DIRECTIONS - Each line of the data below from the one holding "critical_path_class = reg2reg" to the one holding "die_y_um = 386", inclusive, is to be reproduced exactly; no other line belongs in the answer.
===== SUPPLIED MATERIAL
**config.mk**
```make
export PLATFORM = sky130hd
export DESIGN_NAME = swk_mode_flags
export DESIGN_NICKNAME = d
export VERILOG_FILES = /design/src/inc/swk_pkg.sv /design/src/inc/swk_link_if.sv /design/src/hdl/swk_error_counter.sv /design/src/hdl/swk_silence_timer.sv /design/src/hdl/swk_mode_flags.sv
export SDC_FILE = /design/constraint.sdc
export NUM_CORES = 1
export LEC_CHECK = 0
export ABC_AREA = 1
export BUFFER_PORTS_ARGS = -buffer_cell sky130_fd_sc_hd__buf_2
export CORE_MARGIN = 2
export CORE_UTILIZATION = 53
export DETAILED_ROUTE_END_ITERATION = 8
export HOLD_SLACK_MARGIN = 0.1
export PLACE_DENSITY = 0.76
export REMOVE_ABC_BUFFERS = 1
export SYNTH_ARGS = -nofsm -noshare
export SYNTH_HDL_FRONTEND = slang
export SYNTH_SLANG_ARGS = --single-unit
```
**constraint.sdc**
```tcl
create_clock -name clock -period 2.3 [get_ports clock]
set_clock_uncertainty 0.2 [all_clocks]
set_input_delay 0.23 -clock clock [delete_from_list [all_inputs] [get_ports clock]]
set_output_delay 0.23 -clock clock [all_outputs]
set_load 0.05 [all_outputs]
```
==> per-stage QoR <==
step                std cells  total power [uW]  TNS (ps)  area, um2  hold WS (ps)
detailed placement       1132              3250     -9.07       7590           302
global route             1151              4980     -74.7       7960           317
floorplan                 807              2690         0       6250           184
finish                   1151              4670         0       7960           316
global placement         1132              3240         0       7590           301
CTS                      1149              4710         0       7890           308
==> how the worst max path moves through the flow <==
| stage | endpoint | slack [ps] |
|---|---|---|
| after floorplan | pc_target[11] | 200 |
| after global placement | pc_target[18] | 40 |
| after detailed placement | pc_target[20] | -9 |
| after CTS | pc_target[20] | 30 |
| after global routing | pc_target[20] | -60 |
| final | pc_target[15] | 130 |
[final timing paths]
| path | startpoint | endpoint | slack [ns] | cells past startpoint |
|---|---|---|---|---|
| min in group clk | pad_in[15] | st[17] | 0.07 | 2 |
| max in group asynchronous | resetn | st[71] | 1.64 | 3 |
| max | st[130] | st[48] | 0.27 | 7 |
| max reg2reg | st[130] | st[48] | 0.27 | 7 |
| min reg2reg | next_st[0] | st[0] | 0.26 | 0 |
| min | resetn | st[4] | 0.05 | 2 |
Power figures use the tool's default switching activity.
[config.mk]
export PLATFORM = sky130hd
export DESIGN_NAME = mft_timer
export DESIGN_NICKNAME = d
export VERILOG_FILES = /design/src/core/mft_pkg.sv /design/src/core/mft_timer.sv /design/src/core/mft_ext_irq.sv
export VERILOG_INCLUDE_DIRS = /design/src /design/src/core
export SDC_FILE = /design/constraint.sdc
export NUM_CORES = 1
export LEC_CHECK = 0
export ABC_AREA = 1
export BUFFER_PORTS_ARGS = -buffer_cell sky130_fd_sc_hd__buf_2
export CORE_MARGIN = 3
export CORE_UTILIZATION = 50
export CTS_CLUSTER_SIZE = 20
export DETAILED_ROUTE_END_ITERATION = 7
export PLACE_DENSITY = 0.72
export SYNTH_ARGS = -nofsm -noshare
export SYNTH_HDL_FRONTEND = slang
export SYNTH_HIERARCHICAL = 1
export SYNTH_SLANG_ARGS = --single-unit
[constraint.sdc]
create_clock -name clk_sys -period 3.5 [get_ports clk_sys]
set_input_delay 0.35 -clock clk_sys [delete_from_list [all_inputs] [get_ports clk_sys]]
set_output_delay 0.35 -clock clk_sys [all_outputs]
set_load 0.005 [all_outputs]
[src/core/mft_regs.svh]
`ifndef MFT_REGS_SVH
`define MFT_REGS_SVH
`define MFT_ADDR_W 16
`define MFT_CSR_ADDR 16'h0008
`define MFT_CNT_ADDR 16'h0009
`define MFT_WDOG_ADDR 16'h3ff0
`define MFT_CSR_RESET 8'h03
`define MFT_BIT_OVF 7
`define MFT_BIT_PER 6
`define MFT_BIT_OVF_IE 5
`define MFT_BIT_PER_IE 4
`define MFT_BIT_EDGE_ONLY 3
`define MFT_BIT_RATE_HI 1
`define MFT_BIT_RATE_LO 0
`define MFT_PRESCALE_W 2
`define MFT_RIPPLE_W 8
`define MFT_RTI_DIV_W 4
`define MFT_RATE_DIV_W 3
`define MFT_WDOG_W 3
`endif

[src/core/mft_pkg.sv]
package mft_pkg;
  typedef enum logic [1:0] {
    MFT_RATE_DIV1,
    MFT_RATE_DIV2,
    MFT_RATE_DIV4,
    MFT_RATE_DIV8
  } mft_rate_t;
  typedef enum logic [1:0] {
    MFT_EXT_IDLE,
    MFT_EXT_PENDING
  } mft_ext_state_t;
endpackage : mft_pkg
==========
===== SUPPLIED MATERIAL
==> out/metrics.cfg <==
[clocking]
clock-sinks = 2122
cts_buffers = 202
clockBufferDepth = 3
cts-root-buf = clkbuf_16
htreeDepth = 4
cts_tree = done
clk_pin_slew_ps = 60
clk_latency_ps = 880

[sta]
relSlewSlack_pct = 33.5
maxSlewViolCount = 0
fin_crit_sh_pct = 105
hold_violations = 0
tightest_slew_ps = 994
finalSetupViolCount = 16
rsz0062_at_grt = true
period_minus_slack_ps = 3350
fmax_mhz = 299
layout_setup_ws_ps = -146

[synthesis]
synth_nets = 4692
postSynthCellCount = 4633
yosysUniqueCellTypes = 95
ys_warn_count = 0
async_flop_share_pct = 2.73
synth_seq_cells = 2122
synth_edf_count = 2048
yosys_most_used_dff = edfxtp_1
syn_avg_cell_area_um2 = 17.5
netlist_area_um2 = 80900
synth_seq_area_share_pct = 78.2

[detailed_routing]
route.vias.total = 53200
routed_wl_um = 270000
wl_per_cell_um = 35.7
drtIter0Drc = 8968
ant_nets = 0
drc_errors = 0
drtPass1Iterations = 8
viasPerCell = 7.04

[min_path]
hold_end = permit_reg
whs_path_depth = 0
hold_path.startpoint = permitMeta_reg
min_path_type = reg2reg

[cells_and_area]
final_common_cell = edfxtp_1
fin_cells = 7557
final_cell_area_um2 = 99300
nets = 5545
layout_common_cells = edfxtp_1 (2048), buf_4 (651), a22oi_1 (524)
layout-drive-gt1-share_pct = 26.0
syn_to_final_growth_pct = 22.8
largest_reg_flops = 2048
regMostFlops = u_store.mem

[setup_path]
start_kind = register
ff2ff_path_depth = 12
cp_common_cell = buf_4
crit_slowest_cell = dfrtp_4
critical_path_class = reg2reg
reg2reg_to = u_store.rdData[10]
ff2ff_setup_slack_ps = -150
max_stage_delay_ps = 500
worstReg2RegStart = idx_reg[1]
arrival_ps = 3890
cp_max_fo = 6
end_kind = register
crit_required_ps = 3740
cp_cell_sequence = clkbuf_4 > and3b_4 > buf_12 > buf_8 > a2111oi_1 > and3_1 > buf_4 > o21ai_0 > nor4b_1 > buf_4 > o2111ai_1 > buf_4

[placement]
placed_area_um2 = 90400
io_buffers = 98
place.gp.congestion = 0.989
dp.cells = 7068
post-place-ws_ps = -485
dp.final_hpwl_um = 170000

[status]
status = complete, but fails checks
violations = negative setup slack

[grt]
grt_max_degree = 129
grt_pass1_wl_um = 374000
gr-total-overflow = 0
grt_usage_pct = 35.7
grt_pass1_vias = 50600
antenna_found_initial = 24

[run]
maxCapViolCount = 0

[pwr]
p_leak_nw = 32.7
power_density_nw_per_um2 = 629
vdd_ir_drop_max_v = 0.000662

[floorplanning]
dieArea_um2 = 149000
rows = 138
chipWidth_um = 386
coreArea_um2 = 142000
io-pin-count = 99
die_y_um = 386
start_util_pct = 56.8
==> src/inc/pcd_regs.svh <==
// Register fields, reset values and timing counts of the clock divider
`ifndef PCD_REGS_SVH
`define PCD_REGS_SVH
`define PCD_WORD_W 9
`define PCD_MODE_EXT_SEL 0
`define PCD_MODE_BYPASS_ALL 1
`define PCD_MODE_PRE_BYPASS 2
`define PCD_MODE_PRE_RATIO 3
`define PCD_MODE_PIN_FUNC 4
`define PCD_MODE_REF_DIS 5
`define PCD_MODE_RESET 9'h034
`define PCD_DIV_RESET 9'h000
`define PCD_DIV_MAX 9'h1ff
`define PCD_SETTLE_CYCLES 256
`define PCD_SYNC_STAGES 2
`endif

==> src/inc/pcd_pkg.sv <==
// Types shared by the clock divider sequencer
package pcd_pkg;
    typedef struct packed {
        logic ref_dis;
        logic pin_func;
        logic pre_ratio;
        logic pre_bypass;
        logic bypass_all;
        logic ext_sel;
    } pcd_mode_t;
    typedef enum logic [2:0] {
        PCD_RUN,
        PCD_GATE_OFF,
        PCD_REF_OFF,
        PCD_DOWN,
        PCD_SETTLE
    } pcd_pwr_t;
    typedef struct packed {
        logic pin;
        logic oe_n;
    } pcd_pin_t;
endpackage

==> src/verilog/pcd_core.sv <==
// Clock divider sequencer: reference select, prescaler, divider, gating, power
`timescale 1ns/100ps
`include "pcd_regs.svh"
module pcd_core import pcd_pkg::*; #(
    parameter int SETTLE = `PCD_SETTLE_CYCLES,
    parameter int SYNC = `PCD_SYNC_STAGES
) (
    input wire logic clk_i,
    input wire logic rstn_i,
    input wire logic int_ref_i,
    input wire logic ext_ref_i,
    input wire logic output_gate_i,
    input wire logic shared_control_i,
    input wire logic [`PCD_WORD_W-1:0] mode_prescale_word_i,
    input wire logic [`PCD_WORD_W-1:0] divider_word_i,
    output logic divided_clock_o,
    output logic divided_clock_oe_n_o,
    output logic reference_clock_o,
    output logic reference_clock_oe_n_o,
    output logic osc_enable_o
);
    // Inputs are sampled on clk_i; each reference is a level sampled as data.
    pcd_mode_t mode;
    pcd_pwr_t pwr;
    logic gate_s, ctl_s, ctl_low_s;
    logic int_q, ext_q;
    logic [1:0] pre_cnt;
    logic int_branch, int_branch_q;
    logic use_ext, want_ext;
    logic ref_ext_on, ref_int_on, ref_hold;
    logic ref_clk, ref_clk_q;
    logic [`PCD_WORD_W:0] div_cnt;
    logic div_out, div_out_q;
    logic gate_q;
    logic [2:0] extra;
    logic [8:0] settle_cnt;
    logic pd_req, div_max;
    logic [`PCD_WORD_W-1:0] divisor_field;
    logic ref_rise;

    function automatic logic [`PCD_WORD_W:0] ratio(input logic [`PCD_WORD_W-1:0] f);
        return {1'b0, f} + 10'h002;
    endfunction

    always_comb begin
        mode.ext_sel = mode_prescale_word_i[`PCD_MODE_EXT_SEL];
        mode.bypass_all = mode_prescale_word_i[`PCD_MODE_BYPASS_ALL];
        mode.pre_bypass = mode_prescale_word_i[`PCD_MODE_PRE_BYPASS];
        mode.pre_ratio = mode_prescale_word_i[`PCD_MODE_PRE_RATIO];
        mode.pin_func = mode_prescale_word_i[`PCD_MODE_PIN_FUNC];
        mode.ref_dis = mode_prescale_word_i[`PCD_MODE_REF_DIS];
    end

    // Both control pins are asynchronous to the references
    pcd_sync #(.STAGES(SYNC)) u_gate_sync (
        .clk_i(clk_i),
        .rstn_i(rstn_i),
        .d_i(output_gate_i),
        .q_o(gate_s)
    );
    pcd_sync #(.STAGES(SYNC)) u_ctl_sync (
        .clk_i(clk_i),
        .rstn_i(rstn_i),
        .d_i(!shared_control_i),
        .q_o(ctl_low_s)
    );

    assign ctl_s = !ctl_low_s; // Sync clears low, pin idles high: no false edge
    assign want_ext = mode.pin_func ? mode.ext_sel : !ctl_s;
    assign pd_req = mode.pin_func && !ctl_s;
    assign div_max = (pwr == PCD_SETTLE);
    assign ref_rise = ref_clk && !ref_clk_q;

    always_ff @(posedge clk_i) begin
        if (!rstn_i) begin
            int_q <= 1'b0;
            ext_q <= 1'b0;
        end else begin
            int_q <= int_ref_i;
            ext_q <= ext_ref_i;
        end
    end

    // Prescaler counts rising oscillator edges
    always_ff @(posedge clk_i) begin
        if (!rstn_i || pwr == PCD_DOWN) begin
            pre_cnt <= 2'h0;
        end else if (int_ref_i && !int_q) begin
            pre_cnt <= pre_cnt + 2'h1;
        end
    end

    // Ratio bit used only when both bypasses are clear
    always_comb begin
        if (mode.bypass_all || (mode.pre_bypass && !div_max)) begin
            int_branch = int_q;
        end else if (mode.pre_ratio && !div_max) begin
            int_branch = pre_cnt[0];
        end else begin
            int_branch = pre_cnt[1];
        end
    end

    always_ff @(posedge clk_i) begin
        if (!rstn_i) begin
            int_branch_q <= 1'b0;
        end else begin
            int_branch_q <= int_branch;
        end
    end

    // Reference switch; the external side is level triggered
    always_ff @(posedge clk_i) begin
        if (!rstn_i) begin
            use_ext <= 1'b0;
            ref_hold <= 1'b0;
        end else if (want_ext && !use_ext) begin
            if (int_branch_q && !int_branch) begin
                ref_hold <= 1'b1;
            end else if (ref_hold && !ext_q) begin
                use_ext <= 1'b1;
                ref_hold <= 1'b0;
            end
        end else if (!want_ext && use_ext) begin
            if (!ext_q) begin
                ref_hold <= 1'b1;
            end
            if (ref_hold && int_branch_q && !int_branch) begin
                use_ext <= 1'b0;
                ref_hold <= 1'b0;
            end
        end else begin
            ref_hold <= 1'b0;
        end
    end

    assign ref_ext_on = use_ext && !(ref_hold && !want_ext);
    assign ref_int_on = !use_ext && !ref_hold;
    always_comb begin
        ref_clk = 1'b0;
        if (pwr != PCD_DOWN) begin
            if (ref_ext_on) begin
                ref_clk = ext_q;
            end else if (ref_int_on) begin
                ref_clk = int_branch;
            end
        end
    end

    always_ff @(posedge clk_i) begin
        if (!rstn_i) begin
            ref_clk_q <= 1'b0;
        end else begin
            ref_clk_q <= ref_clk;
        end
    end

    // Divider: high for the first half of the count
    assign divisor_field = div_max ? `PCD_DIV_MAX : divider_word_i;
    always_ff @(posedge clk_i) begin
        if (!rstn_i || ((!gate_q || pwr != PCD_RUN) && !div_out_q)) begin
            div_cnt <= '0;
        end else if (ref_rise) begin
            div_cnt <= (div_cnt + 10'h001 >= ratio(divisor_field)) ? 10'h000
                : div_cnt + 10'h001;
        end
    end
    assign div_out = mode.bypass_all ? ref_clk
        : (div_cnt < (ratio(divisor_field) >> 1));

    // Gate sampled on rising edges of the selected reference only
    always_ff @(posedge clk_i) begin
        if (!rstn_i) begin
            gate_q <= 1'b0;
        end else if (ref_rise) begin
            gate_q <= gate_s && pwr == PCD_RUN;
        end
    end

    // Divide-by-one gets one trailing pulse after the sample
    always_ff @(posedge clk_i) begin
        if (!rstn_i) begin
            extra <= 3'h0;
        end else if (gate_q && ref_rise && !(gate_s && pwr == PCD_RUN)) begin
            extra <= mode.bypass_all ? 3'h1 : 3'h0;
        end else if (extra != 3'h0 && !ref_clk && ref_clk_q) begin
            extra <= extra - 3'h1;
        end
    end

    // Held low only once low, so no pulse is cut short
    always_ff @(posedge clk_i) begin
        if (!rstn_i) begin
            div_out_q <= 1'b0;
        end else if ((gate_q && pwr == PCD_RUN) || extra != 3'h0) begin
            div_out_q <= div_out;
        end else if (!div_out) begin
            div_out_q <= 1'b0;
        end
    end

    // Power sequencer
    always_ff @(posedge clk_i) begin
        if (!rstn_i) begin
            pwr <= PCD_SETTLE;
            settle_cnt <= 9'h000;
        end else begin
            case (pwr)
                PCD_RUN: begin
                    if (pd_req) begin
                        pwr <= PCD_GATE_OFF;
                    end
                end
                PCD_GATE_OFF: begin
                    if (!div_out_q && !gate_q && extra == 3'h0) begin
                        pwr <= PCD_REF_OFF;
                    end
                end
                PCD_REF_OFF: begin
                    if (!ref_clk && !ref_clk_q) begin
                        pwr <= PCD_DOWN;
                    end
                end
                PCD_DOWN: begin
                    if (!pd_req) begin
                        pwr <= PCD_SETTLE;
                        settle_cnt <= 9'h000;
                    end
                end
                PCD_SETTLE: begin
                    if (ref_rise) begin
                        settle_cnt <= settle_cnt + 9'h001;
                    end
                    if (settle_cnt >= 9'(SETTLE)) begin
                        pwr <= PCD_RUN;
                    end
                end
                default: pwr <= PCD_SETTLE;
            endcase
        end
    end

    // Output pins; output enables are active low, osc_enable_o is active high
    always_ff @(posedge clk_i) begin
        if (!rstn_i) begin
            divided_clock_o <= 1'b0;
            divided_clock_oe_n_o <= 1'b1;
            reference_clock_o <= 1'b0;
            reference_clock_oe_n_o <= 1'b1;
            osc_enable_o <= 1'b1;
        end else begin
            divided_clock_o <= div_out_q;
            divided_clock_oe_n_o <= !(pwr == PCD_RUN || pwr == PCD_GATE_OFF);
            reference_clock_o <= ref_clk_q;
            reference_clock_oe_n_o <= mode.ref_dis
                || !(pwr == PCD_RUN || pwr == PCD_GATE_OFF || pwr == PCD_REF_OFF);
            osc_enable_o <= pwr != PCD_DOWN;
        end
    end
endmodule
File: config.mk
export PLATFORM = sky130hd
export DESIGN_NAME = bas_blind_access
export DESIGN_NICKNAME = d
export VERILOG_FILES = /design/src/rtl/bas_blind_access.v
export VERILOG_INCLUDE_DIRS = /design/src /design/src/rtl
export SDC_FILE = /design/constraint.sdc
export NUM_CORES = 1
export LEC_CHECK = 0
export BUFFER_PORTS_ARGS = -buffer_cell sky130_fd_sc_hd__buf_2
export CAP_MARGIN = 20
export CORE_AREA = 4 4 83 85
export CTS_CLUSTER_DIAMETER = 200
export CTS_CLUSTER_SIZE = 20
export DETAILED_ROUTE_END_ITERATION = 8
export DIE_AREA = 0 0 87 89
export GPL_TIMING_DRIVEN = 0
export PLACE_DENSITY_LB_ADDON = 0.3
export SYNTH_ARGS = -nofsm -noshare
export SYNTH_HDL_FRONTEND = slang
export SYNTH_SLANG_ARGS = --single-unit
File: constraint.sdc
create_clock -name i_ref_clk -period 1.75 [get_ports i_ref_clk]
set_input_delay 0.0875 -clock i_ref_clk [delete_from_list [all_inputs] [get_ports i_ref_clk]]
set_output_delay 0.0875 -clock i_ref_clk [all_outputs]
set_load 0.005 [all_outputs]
==========
ANSWER -
critical_path_class = reg2reg
reg2reg_to = u_store.rdData[10]
ff2ff_setup_slack_ps = -150
max_stage_delay_ps = 500
worstReg2RegStart = idx_reg[1]
arrival_ps = 3890
cp_max_fo = 6
end_kind = register
crit_required_ps = 3740
cp_cell_sequence = clkbuf_4 > and3b_4 > buf_12 > buf_8 > a2111oi_1 > and3_1 > buf_4 > o21ai_0 > nor4b_1 > buf_4 > o2111ai_1 > buf_4

[placement]
placed_area_um2 = 90400
io_buffers = 98
place.gp.congestion = 0.989
dp.cells = 7068
post-place-ws_ps = -485
dp.final_hpwl_um = 170000

[status]
status = complete, but fails checks
violations = negative setup slack

[grt]
grt_max_degree = 129
grt_pass1_wl_um = 374000
gr-total-overflow = 0
grt_usage_pct = 35.7
grt_pass1_vias = 50600
antenna_found_initial = 24

[run]
maxCapViolCount = 0

[pwr]
p_leak_nw = 32.7
power_density_nw_per_um2 = 629
vdd_ir_drop_max_v = 0.000662

[floorplanning]
dieArea_um2 = 149000
rows = 138
chipWidth_um = 386
coreArea_um2 = 142000
io-pin-count = 99
die_y_um = 386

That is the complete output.